»»
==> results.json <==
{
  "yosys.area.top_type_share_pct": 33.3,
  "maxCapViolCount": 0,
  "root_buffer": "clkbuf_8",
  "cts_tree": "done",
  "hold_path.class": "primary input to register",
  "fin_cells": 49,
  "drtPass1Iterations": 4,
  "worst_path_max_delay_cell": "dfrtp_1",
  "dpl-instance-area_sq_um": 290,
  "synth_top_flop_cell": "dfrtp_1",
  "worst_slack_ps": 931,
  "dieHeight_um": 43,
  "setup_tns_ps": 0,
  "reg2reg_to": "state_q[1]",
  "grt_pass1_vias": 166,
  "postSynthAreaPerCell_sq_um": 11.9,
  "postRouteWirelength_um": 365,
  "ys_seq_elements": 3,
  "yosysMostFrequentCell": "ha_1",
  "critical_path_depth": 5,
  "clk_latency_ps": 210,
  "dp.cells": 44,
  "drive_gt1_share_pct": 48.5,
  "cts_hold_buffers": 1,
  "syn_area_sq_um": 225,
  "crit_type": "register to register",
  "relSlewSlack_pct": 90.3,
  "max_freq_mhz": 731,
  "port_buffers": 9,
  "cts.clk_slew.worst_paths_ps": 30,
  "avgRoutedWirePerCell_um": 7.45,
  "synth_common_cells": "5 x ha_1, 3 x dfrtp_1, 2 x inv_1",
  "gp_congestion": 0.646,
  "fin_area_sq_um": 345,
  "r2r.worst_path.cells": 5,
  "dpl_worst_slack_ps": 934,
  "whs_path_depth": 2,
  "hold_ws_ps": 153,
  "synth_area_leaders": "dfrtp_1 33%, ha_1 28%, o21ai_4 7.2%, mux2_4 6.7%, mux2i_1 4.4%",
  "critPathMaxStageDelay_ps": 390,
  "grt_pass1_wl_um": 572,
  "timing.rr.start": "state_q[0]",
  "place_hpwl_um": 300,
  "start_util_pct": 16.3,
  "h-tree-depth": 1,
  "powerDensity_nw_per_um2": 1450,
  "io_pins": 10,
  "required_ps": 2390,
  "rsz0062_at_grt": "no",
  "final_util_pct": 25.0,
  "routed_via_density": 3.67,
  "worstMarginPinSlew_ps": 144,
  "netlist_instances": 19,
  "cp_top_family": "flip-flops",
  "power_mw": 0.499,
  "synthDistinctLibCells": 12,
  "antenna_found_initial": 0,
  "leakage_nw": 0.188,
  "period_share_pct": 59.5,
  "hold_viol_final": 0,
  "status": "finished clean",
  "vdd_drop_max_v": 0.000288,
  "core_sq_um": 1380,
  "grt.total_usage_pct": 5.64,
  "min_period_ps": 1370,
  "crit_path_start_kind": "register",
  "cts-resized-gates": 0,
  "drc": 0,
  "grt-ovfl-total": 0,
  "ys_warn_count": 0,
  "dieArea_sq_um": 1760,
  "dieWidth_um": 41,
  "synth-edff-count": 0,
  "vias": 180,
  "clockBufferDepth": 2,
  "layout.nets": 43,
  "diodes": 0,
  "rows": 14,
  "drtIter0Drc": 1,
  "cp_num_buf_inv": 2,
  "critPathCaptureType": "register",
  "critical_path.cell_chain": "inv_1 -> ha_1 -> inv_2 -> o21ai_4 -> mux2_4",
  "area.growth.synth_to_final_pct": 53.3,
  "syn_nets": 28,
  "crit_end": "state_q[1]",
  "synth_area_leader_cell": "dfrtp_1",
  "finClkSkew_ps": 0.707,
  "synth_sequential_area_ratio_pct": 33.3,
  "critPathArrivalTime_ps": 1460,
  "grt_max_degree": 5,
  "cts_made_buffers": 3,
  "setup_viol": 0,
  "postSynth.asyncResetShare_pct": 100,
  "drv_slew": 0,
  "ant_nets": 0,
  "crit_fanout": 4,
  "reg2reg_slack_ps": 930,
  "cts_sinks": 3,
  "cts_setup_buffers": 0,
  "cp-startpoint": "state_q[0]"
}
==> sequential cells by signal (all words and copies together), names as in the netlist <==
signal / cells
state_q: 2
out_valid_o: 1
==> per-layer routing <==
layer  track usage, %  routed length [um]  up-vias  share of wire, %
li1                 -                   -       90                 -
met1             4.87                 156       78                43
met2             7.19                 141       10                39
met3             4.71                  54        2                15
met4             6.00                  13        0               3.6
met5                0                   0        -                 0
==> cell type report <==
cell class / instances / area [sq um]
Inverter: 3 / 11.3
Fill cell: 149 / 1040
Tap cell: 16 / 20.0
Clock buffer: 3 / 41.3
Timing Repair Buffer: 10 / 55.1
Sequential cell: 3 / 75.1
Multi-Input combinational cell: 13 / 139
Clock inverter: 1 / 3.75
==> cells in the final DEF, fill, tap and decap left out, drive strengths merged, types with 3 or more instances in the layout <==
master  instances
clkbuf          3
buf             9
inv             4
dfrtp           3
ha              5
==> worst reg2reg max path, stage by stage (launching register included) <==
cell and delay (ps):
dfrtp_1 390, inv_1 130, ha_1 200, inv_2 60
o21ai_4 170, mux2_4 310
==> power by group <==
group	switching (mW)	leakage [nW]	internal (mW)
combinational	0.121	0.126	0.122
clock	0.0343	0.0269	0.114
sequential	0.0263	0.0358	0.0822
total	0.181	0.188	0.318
««
**YOUR ASSIGNMENT**
Copy out, in full, each line above that has the word "class" in it.

**EXERCISE RESPONSE**
  "hold_path.class": "primary input to register",
cell class / instances / area [sq um]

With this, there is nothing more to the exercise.